Duy Sang Nguyen and Ha Hoang Quoc Thi
World Jour. of Phys., 2 (1):161-172
Duy Sang Nguyen : School of Education, Can Tho University, Can Tho City 94000, Vietnam
Ha Hoang Quoc Thi : School of Education, Can Tho University, Can Tho City 94000, Vietnam
DOI: https://doi.org/10.56439/WJP/2024.1115
Article History: Received on: 17-Jan-24, Accepted on: 05-Apr-24, Published on: 30-Apr-24
Corresponding Author: Duy Sang Nguyen
Email: ndsang@ctu.edu.vn
Citation: Duy Sang Nguyen (2024). Prediction of crystal size and microstrain using artificial neural network from Gaussian peak shape analysis of X-ray diffraction data. World Jour. of Phys., 2 (1 ):161-172
X-ray
diffraction (XRD) is a widely used technique in materials science to determine
crystal structure, crystal size and peak shape of crystalline materials.

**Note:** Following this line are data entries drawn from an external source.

This design comes from an exercise in tuning for small area and a short achievable clock period on the open sky130 flow, not from production work.
Where RTL was checked, it was by simulation tests only, not by an equivalence proof against the original.
No functional check of the RTL was part of runs 1 and 2.
Power figures rest on the tool's default switching activity, not on a simulated workload.

$ cat design/flow/config.mk
export PLATFORM = sky130hd
export DESIGN_NAME = fp32_add
export DESIGN_NICKNAME = fp32_add
export VERILOG_FILES = /design/flow/design.v
export SDC_FILE = /design/flow/constraint.sdc
export NUM_CORES = 4
export LEC_CHECK = 0
export ABC_AREA = 1
export CAP_MARGIN = 20
export CORE_MARGIN = 2
export CORE_UTILIZATION = 40
export CTS_BUF_LIST = sky130_fd_sc_hd__clkbuf_8
export SETUP_SLACK_MARGIN = 2.5
export SLEW_MARGIN = 20
$ cat design/flow/constraint.sdc
create_clock -name core_clock -period 6.5 [get_ports {clk}]
set_input_delay 1.3000 -clock core_clock [delete_from_list [all_inputs] [get_ports {clk}]]
set_output_delay 1.3000 -clock core_clock [all_outputs]
set_load 0.01 [all_outputs]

However, the interpretation of XRD data is often challenging due to the
complexity of the diffraction patterns and the presence of noise. In this
study, we demonstrate the application of artificial neural networks (ANNs) to
predict crystal size and peak shape from XRD data using the Gaussian function.
ANNs are a powerful machine learning tool that can learn complex relationships
between input and output variables. Our results suggest that ANNs can be a
valuable tool for the interpretation of XRD data, especially when the
diffraction patterns are complex or noisy. The average value of the crystal
size is estimated and evaluated by the figure of merit parameter. This approach
has potential applications in materials science, where accurate
characterization of crystal structure and size is essential for understanding
material properties and designing new materials.